MOOD is a hip hop group based in Cincinnati, Ohio, United States, composed of rappers Main Flow, Donte, and record producer Jahson. Originally formed under the name of Three Below Zero, they wound up changing their name to Mood in 1994. They first came to prominence with the Hi-Tek produced single "Hustle on the Side" in 1996. Their 1997 album Doom featured production by a young Hi-Tek and a guest appearance by Talib Kweli.

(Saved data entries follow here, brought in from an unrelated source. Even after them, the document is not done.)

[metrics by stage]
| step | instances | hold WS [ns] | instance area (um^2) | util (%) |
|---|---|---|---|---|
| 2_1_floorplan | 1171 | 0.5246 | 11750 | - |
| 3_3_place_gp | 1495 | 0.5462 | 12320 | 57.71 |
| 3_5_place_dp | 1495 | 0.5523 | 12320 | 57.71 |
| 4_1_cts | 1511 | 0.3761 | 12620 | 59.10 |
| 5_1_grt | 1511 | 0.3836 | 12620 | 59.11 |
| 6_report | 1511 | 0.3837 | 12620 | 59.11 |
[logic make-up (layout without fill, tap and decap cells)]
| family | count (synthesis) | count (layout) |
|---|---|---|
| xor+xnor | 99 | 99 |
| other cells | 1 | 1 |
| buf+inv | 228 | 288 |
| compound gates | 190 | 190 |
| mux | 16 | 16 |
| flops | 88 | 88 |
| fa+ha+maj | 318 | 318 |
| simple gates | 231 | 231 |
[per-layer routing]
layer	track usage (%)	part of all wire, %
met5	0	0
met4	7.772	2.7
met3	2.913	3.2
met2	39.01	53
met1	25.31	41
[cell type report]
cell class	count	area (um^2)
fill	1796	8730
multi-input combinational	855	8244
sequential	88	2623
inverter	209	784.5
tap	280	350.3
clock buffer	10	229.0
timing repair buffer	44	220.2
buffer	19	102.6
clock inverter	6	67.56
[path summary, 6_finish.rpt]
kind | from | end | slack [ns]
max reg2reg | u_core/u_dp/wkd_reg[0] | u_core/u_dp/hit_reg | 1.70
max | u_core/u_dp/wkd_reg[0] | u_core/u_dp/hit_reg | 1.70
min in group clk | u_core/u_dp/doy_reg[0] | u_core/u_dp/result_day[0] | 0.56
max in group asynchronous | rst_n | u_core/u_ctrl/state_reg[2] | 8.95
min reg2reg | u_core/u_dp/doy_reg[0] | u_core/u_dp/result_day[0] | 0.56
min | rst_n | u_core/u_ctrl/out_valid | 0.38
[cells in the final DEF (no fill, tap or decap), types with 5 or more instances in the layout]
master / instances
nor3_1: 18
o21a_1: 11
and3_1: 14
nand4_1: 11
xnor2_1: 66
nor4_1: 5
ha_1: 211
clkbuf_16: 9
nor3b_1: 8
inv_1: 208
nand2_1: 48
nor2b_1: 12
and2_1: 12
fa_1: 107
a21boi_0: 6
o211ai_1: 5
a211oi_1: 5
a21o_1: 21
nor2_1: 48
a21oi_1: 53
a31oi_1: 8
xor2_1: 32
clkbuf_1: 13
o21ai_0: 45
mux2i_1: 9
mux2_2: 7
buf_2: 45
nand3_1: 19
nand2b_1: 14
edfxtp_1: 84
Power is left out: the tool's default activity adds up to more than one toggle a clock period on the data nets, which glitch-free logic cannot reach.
File: config.mk
export PLATFORM = sky130hd
export DESIGN_NAME = irc_format_code_parser_top
export DESIGN_NICKNAME = d
export VERILOG_FILES = /design/src/hw/rtl/irc_pkg.sv /design/src/hw/rtl/irc_front.sv /design/src/hw/rtl/irc_fifo.sv /design/src/hw/rtl/irc_emit.sv /design/src/hw/rtl/irc_format_code_parser_top.sv
export SDC_FILE = /design/constraint.sdc
export NUM_CORES = 1
export LEC_CHECK = 0
export ABC_AREA = 1
export ABC_CLOCK_PERIOD_IN_PS = 8400
export BUFFER_PORTS_ARGS = -buffer_cell sky130_fd_sc_hd__buf_2
export CORE_MARGIN = 1
export CORE_UTILIZATION = 31
export CTS_CLUSTER_DIAMETER = 200
export DETAILED_ROUTE_END_ITERATION = 10
export GPL_TIMING_DRIVEN = 0
export HOLD_SLACK_MARGIN = 0.15
export SETUP_SLACK_MARGIN = 0.2
export SLEW_MARGIN = 20
export SYNTH_ARGS = -nofsm -noshare
export SYNTH_HDL_FRONTEND = slang
export SYNTH_SLANG_ARGS = --single-unit
File: constraint.sdc
create_clock -name clk -period 8.4 [get_ports clk]
set_input_delay 0 -clock clk [delete_from_list [all_inputs] [get_ports clk]]
set_output_delay 0 -clock clk [all_outputs]
set_load 0.02 [all_outputs]
File: src/hw/rtl/irc_pkg.sv
// ----------------------------------------------------------------------------
// irc_pkg: shared types and constants of the IRC format code parser
// Control byte codes, parse phases, request and result records, and the
// record pair that travels from the front end to the result side.
// ----------------------------------------------------------------------------
`default_nettype none

package irc_pkg;

  localparam int COLUMN_BITS_DEF = 10;
  localparam int MAXC_W          = 10;
  localparam int CFG_DATA_W      = 10;
  localparam int CFG_INDEX_W     = 2;
  localparam int QDEPTH          = 4;

  localparam logic [CFG_INDEX_W-1:0] CFG_COLOUR_EN = 2'd0;
  localparam logic [CFG_INDEX_W-1:0] CFG_MAX_COLS  = 2'd1;

  localparam logic [MAXC_W-1:0] MAX_COLS_RESET = 10'd80;

  localparam logic [7:0] BYTE_BOLD      = 8'h02;
  localparam logic [7:0] BYTE_COLOUR    = 8'h03;
  localparam logic [7:0] BYTE_RESET     = 8'h0F;
  localparam logic [7:0] BYTE_REVERSE   = 8'h16;
  localparam logic [7:0] BYTE_ITALIC    = 8'h1D;
  localparam logic [7:0] BYTE_UNDERLINE = 8'h1F;
  localparam logic [7:0] BYTE_SPACE     = 8'd32;
  localparam logic [7:0] BYTE_COMMA     = 8'h2C;
  localparam logic [7:0] BYTE_ZERO      = 8'h30;
  localparam logic [7:0] BYTE_NINE      = 8'h39;

  typedef enum logic [5:0] {
    PH_TEXT    = 6'b000001,
    PH_CTRL    = 6'b000010,
    PH_FG_ONE  = 6'b000100,
    PH_FG_DONE = 6'b001000,
    PH_COMMA   = 6'b010000,
    PH_BG_ONE  = 6'b100000
  } phase_t;

  typedef struct packed {
    logic [7:0] text_byte;
    logic       line_last;
  } in_t;

  typedef struct packed {
    logic       shown_valid;
    logic [7:0] shown_byte;
    logic       char_start;
    logic       bold_on;
    logic       underline_on;
    logic       italic_on;
    logic       reverse_on;
    logic       fg_valid;
    logic [3:0] fg_index;
    logic       line_end;
    logic       run_last;
  } out_t;

  // one or two results caused by a single request
  typedef struct packed {
    logic two;
    out_t r0;
    out_t r1;
  } pair_t;

  typedef struct packed {
    logic  head_valid;
    pair_t head;
  } qhead_t;

endpackage

`default_nettype wire

File: src/hw/rtl/irc_front.sv
// ----------------------------------------------------------------------------
// irc_front: request classifier and line state
// Takes one byte per request, updates the attribute and parse state, and
// pushes the one or two results it causes, if any, as a pair into the queue.
// ----------------------------------------------------------------------------
`default_nettype none

module irc_front
  import irc_pkg::*;
#(
  parameter int COLUMN_BITS = COLUMN_BITS_DEF
) (
  input  wire logic                   clk,
  input  wire logic                   rst,
  input  wire logic                   byte_valid,
  output logic                        byte_stall,
  input  wire in_t                    byte_item,
  input  wire logic                   cfg_we,
  input  wire logic [CFG_INDEX_W-1:0] cfg_index,
  input  wire logic [CFG_DATA_W-1:0]  cfg_data,
  input  wire logic                   q_full,
  output logic                        q_push,
  output pair_t                       q_data
);

  localparam int CMP_W = (COLUMN_BITS > MAXC_W) ? COLUMN_BITS : MAXC_W;

  typedef struct packed {
    logic                   bold;
    logic                   underline;
    logic                   italic;
    logic                   reverse;
    logic                   cset;
    logic [3:0]             cidx;
    phase_t                 ph;
    logic [6:0]             acc;
    logic [1:0]             cont;
    logic [COLUMN_BITS-1:0] cnt;
  } st_t;

  typedef struct packed {
    st_t  s;
    logic hit;
    out_t r;
  } tstep_t;

  typedef struct packed {
    logic [1:0] n;
    out_t       r0;
    out_t       r1;
  } res_t;

  logic              colour_en;
  logic [MAXC_W-1:0] max_cols;
  st_t               st;
  st_t               st_next;
  res_t              res;
  logic              accept;

  function automatic st_t clear_state();
    st_t s;
    s = '0;
    s.ph = PH_TEXT;
    return s;
  endfunction

  function automatic out_t mk(st_t s, logic [7:0] b, logic start);
    out_t r;
    r              = '0;
    r.shown_valid  = 1'b1;
    r.shown_byte   = b;
    r.char_start   = start;
    r.bold_on      = s.bold;
    r.underline_on = s.underline;
    r.italic_on    = s.italic;
    r.reverse_on   = s.reverse;
    r.fg_valid     = s.cset;
    r.fg_index     = s.cset ? s.cidx : 4'd0;
    return r;
  endfunction

  function automatic tstep_t text_in(st_t s, logic [7:0] b, logic [MAXC_W-1:0] maxc);
    tstep_t t;
    logic [1:0] len_m1;
    t     = '0;
    t.s   = s;
    len_m1 = 2'd0;
    if (CMP_W'(s.cnt) < CMP_W'(maxc)) begin
      case (b)
        BYTE_BOLD:      t.s.bold      = ~s.bold;
        BYTE_UNDERLINE: t.s.underline = ~s.underline;
        BYTE_ITALIC:    t.s.italic    = ~s.italic;
        BYTE_REVERSE:   t.s.reverse   = ~s.reverse;
        BYTE_RESET: begin
          t.s.bold      = 1'b0;
          t.s.underline = 1'b0;
          t.s.italic    = 1'b0;
          t.s.reverse   = 1'b0;
          t.s.cset      = 1'b0;
          t.s.cidx      = 4'd0;
        end
        BYTE_COLOUR: begin
          t.s.ph  = PH_CTRL;
          t.s.acc = 7'd0;
        end
        default: begin
          if (b >= BYTE_SPACE) begin
            // UTF-8 lead byte sets how many continuation bytes pass through
            if (b[7] == 1'b0)             len_m1 = 2'd0;
            else if (b[7:5] == 3'b110)    len_m1 = 2'd1;
            else if (b[7:4] == 4'b1110)   len_m1 = 2'd2;
            else if (b[7:3] == 5'b11110)  len_m1 = 2'd3;
            else                          len_m1 = 2'd0;
            t.hit    = 1'b1;
            t.r      = mk(s, b, 1'b1);
            t.s.cont = len_m1;
            if (s.cnt != {COLUMN_BITS{1'b1}}) begin
              t.s.cnt = s.cnt + 1'b1;
            end
          end
        end
      endcase
    end
    return t;
  endfunction

  function automatic res_t push(res_t a, tstep_t t);
    res_t o;
    o = a;
    if (t.hit) begin
      if (a.n == 2'd0) o.r0 = t.r;
      else             o.r1 = t.r;
      o.n = a.n + 2'd1;
    end
    return o;
  endfunction

  function automatic st_t apply_fg(st_t s, logic present, logic cen);
    st_t o;
    o = s;
    if (!present) begin
      o.cset = 1'b0;
      o.cidx = 4'd0;
    end else if (cen) begin
      o.cset = 1'b1;
      o.cidx = s.acc[3:0];
    end
    return o;
  endfunction

  always_comb begin
    st_t        s;
    tstep_t     t;
    res_t       a;
    logic [7:0] b;
    logic       digit;
    s     = st;
    t     = '0;
    a     = '0;
    b     = byte_item.text_byte;
    digit = (b >= BYTE_ZERO) && (b <= BYTE_NINE);
    if (s.cont != 2'd0) begin
      t     = '0;
      t.hit = 1'b1;
      t.r   = mk(s, b, 1'b0);
      a     = push(a, t);
      s.cont = s.cont - 2'd1;
    end else begin
      case (s.ph)
        PH_TEXT: begin
          t = text_in(s, b, max_cols);
          s = t.s;
          a = push(a, t);
        end
        PH_CTRL, PH_FG_ONE: begin
          if (digit) begin
            if (s.ph == PH_CTRL) begin
              s.acc = {3'b000, b[3:0]};
              s.ph  = PH_FG_ONE;
            end else begin
              s.acc = (s.acc << 3) + (s.acc << 1) + {3'b000, b[3:0]};
              s     = apply_fg(s, 1'b1, colour_en);
              s.ph  = PH_FG_DONE;
            end
          end else begin
            s = apply_fg(s, s.ph == PH_FG_ONE, colour_en);
            if (b == BYTE_COMMA) begin
              s.ph = PH_COMMA;
            end else begin
              s.ph = PH_TEXT;
              t = text_in(s, b, max_cols);
              s = t.s;
              a = push(a, t);
            end
          end
        end
        PH_FG_DONE: begin
          if (b == BYTE_COMMA) begin
            s.ph = PH_COMMA;
          end else begin
            s.ph = PH_TEXT;
            t = text_in(s, b, max_cols);
            s = t.s;
            a = push(a, t);
          end
        end
        PH_COMMA: begin
          if (digit) begin
            s.ph = PH_BG_ONE;
          end else begin
            // bare comma is text, then the byte after it
            s.ph = PH_TEXT;
            t = text_in(s, BYTE_COMMA, max_cols);
            s = t.s;
            a = push(a, t);
            t = text_in(s, b, max_cols);
            s = t.s;
            a = push(a, t);
          end
        end
        PH_BG_ONE: begin
          s.ph = PH_TEXT;
          if (!digit) begin
            t = text_in(s, b, max_cols);
            s = t.s;
            a = push(a, t);
          end
        end
        default: begin
          s.ph = PH_TEXT;
          t = text_in(s, b, max_cols);
          s = t.s;
          a = push(a, t);
        end
      endcase
    end
    if (byte_item.line_last) begin
      if (s.ph == PH_COMMA) begin
        s.ph = PH_TEXT;
        t = text_in(s, BYTE_COMMA, max_cols);
        s = t.s;
        a = push(a, t);
      end
      if (a.n == 2'd0) begin
        // marker result for a line whose last byte shows nothing
        a.r0 = '0;
        a.n  = 2'd1;
      end
      if (a.n == 2'd2) a.r1.line_end = 1'b1;
      else             a.r0.line_end = 1'b1;
      s = clear_state();
    end
    if (a.n == 2'd2)      a.r1.run_last = 1'b1;
    else if (a.n != 2'd0) a.r0.run_last = 1'b1;
    st_next = s;
    res     = a;
  end

  assign byte_stall = q_full;
  assign accept     = byte_valid && !q_full;
  assign q_push     = accept && (res.n != 2'd0);
  assign q_data     = '{two: (res.n == 2'd2), r0: res.r0, r1: res.r1};

  always_ff @(posedge clk) begin
    if (rst) begin
      st        <= clear_state();
      colour_en <= 1'b1;
      max_cols  <= MAX_COLS_RESET;
    end else begin
      if (accept) begin
        st <= st_next;
      end
      if (cfg_we) begin
        case (cfg_index)
          CFG_COLOUR_EN: colour_en <= cfg_data[0];
          CFG_MAX_COLS:  max_cols  <= cfg_data[MAXC_W-1:0];
          default: ;
        endcase
      end
    end
  end

endmodule

`default_nettype wire

File: src/hw/rtl/irc_fifo.sv
// ----------------------------------------------------------------------------
// irc_fifo: result pair queue
// Short queue between the front end and the result side so that each can
// stall on its own.
// ----------------------------------------------------------------------------
`default_nettype none

module irc_fifo
  import irc_pkg::*;
(
  input  wire logic  clk,
  input  wire logic  rst,
  input  wire logic  push,
  input  wire pair_t push_data,
  input  wire logic  pop,
  output logic       full,
  output qhead_t     head
);

  localparam int PTR_W = (QDEPTH > 1) ? $clog2(QDEPTH) : 1;
  localparam int CNT_W = $clog2(QDEPTH + 1);

  pair_t            mem [QDEPTH];
  logic [PTR_W-1:0] wr_ptr;
  logic [PTR_W-1:0] rd_ptr;
  logic [CNT_W-1:0] count;
  logic             do_pop;

  assign full   = (count == CNT_W'(QDEPTH));
  assign do_pop = pop && (count != '0);
  assign head   = '{head_valid: (count != '0), head: mem[rd_ptr]};

  always_ff @(posedge clk) begin
    if (push) begin
      mem[wr_ptr] <= push_data;
    end
  end

  always_ff @(posedge clk) begin
    if (rst) begin
      wr_ptr <= '0;
      rd_ptr <= '0;
      count  <= '0;
    end else begin
      if (push) begin
        wr_ptr <= (wr_ptr == PTR_W'(QDEPTH - 1)) ? '0 : wr_ptr + 1'b1;
      end
      if (do_pop) begin
        rd_ptr <= (rd_ptr == PTR_W'(QDEPTH - 1)) ? '0 : rd_ptr + 1'b1;
      end
      if (push && !do_pop) begin
        count <= count + 1'b1;
      end else if (do_pop && !push) begin
        count <= count - 1'b1;
      end
    end
  end

endmodule

`default_nettype wire

File: src/hw/rtl/irc_emit.sv
// ----------------------------------------------------------------------------
// irc_emit: result sequencer
// Hands out the results of the head pair one at a time and pops the pair
// once its last result has been taken.
// ----------------------------------------------------------------------------
`default_nettype none

module irc_emit
  import irc_pkg::*;
(
  input  wire logic   clk,
  input  wire logic   rst,
  input  wire qhead_t head,
  output logic        pop,
  output logic        res_valid,
  input  wire logic   res_stall,
  output out_t        res_item
);

  logic sub;
  logic taken;

  assign res_valid = head.head_valid;
  assign res_item  = sub ? head.head.r1 : head.head.r0;
  assign taken     = res_valid && !res_stall;
  assign pop       = taken && (sub || !head.head.two);

  always_ff @(posedge clk) begin
    if (rst) begin
      sub <= 1'b0;
    end else if (taken) begin
      // advance to the second result, or back to the first on pop
      sub <= !pop;
    end
  end

endmodule

`default_nettype wire

File: src/hw/rtl/irc_format_code_parser_top.sv
// ----------------------------------------------------------------------------
// irc_format_code_parser_top: IRC formatting code parser
// Turns raw chat line bytes into displayable bytes tagged with attributes.
// ----------------------------------------------------------------------------
// One byte request is taken per clock while the four-entry result queue has
// room; its first result can be taken on the next clock. The result side
// delivers one result per clock while res_stall is low, so a byte that causes
// two results (a bare comma shown together with the following character)
// holds the port until both are taken, and the result port sets the sustained
// rate: one request per clock when each causes at most one result, otherwise
// one result per clock. Configuration writes take effect on the next clock.
`default_nettype none

module irc_format_code_parser_top
  import irc_pkg::*;
#(
  parameter int COLUMN_BITS = COLUMN_BITS_DEF
) (
  input  wire logic                   clk,
  input  wire logic                   rst,
  input  wire logic                   byte_valid,
  output logic                        byte_stall,
  input  wire in_t                    byte_item,
  output logic                        res_valid,
  input  wire logic                   res_stall,
  output out_t                        res_item,
  input  wire logic                   cfg_we,
  input  wire logic [CFG_INDEX_W-1:0] cfg_index,
  input  wire logic [CFG_DATA_W-1:0]  cfg_data
);

  logic   q_full;
  logic   q_push;
  pair_t  q_data;
  logic   q_pop;
  qhead_t q_head;

  irc_front #(
    .COLUMN_BITS(COLUMN_BITS)
  ) u_front (
    .clk        (clk),
    .rst        (rst),
    .byte_valid (byte_valid),
    .byte_stall (byte_stall),
    .byte_item  (byte_item),
    .cfg_we     (cfg_we),
    .cfg_index  (cfg_index),
    .cfg_data   (cfg_data),
    .q_full     (q_full),
    .q_push     (q_push),
    .q_data     (q_data)
  );

  irc_fifo u_fifo (
    .clk       (clk),
    .rst       (rst),
    .push      (q_push),
    .push_data (q_data),
    .pop       (q_pop),
    .full      (q_full),
    .head      (q_head)
  );

  irc_emit u_emit (
    .clk       (clk),
    .rst       (rst),
    .head      (q_head),
    .pop       (q_pop),
    .res_valid (res_valid),
    .res_stall (res_stall),
    .res_item  (res_item)
  );

  a_marker_at_end: assert property (@(posedge clk) disable iff (rst)
    res_valid && !res_item.shown_valid |-> res_item.line_end && res_item.run_last)
    else $error("result without a byte outside line end");

  a_end_is_last: assert property (@(posedge clk) disable iff (rst)
    res_valid && res_item.line_end |-> res_item.run_last)
    else $error("line end not on the last result of its request");

  a_full_has_output: assert property (@(posedge clk) disable iff (rst)
    byte_stall |-> res_valid)
    else $error("requests stalled with no result pending");

  a_default_colour: assert property (@(posedge clk) disable iff (rst)
    res_valid && !res_item.fg_valid |-> res_item.fg_index == 4'd0)
    else $error("colour index set without a foreground colour");

endmodule

`default_nettype wire

==> results.sh <==
export IMPL_drc=0
export IMPL_numCtsBuffers=25
export IMPL_h_tree_depth=1
export IMPL_clk_latency_ns=0.56
export IMPL_critPathTopFamily="simple AND/OR/NAND/NOR gates"
export IMPL_fin_crit_ns=7.54
export IMPL_gp_congestion=0.945
export IMPL_clk_path_buf_depth=3
export IMPL_dr_pass1_iters=6
export IMPL_end_kind="flop"
export IMPL_synthFlopType="edfxtp_1"
export IMPL_vdd_drop_max_mv=0.128
export IMPL_rows=75
export IMPL_dpl_worst_slack_ns=0.508
export IMPL_grt_antenna_before_repair=1
export IMPL_setup_ws_ns=0.857
export IMPL_grt_pass1_wl_mm=68.3
export IMPL_netlist_area_um2=13300
export IMPL_initial_core_util_pct=31.6
export IMPL_leakagePower_nw=6.08
export IMPL_wl_per_cell_um=18.6
export IMPL_io_pins=49
export IMPL_critPathSlowestCell="fa_1"
export IMPL_grt_max_degree=24
export IMPL_cap_violations=0
export IMPL_cp_arrival_ns=7.97
export IMPL_synth_nets=1762
export IMPL_holdWs_ns=0.192
export IMPL_netlist_cell_type_count=58
export IMPL_cts_tree="yes"
export IMPL_dr_total_vias=12600
export IMPL_worstMarginPinSlew_ns=0.954
export IMPL_dieArea_um2=43800
export IMPL_crit_path_max_fanout=10
export IMPL_wl_met1_mm=19.2
export IMPL_final_setup_viol_count=0
export IMPL_die_w_um=209
export IMPL_crit_type="flop to flop"
export IMPL_fillers=4337
export IMPL_avgSynthCellArea_um2=7.86
export IMPL_antenna_cells=0
export IMPL_wl_mm=44.0
export IMPL_ys_seq_area_share_pct=44.8
export IMPL_hold_viol_final=0
export IMPL_die_h_um=209
export IMPL_grt_pass1_vias=12100
export IMPL_top_layer="met5"
export IMPL_wl_met3_mm=3.37
export IMPL_final_nets=1872
export IMPL_drive_above_1_share_pct=8.85
export IMPL_syn_to_final_growth_pct=16.2
export IMPL_crit_required_ns=8.82
export IMPL_ant_nets=0
export IMPL_hp_class="primary input to flop"
export IMPL_p_per_area_nw_per_um2=236
export IMPL_yosys_warnings=0
export IMPL_fmax_mhz=133
export IMPL_io_buffers=46
export IMPL_dpl_hpwl_mm=32.4
export IMPL_relSlewSlack_pct=35.9
export IMPL_fp_coreArea_um2=42100
export IMPL_overflow=0
export IMPL_finalMaxSlewViolations=0
export IMPL_synth_edff_count=164
export IMPL_drtIter0Drc=1212
export IMPL_cts_sinks=216
export IMPL_clkTransAtPathRegs_ns=0.06
export IMPL_avgViaCountPerCell=5.36
export IMPL_status="finished, final reports clean"
export IMPL_fin_crit_sh_pct=89.8
export IMPL_startpoint_type="flop"
export IMPL_root_buffer="clkbuf_16"
export IMPL_synthCells=1694
export IMPL_rsz0062_at_grt="false"
export IMPL_cp_num_buf_inv=8
export IMPL_skew_ns=0.0244
export IMPL_dr_wl_met2_mm=20.2
export IMPL_path_common_cell="nand2_1"
export IMPL_async_reset_ff_share_pct=0
export IMPL_slowest_delay_ns=0.44
export IMPL_synth_seq_cells=216
export IMPL_grtUsageTotal_pct=20.1
-- registers in the layout, indices dropped and copies added (netlist names), named ones only --
signal             count
u_front.colour_en      1
u_fifo.rd_ptr          2
u_fifo.wr_ptr          2
u_front.max_cols      10
u_fifo.mem           164
u_front.st            31
u_emit.sub             1
u_fifo.count           3
-- Yosys cell counts, types with 2 or more instances --
master       n  area (µm²)
dfxtp_1     52        1040
o41ai_1      2        17.5
nand3_4      5        87.6
buf_6        3        33.8
nand3_2      3        30.0
inv_2       11        41.3
a21boi_0     3        22.5
a311oi_1     5        43.8
clkbuf_2     2        10.0
buf_1        5        18.8
a221o_1      2        20.0
nor2_2      12        75.1
o211ai_1    20         150
nand4_1     18         113
o221ai_1     3        26.3
nor3_1      22         110
clkbuf_1    67         251
o31ai_1      8        60.1
buf_2        2        10.0
nor4_1       3        18.8
o21ai_1     12        60.1
edfxtp_1   164        4920
clkinv_1     3        11.3
a31oi_1     28         175
inv_4        2        12.5
nand2_1    288        1080
o21ai_0    205        1030
xnor2_1      5        43.8
a221oi_1     2        17.5
nand2_2     11        68.8
ha_1        41         513
nand3_1     50         250
o311ai_0     3        26.3
a211oi_1     7        52.6
a22oi_1      6        45.0
nor2_4       6        67.6
a32oi_1      4        35.0
inv_1      186         698
o2111ai_1    6        52.6
a21oi_1    112         561
xor2_1       2        17.5
nor2_1     249         935
nor2_8       2        40.0
o22ai_1     38         238
-- final timing paths --
kind                                from                               end  slack [ns]  cells past startpoint
min                         cfg_index[0]  u_front.max_cols[7]$_SDFFE_PP0P_        0.19                      4
max reg2reg   u_front.st[9]$_SDFFE_PP0P_      u_fifo.count[2]$_SDFFE_PP0P_        0.86                     46
min reg2reg  u_front.st[22]$_SDFFE_PP0P_       u_front.st[22]$_SDFFE_PP0P_        0.51                      2
max           u_front.st[9]$_SDFFE_PP0P_      u_fifo.count[2]$_SDFFE_PP0P_        0.86                     46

In 2000, they appeared on "Mission Control Presents", a compilation which featured acts associated with producer Jahson and his record label Mission Control. There were three Mood tracks and three tracks that featured Mood as part of a larger group called Elite Terrorist. Main Flow and Donte are also featured individually on a number of tracks.

Music videos for hit songs "Hustle On The Side" and "Karma" were produced and aired worldwide. Most notably winning awards on regional and international video programs Video Music Box, Urban Reality, Rap City and DrunkinStyle TV.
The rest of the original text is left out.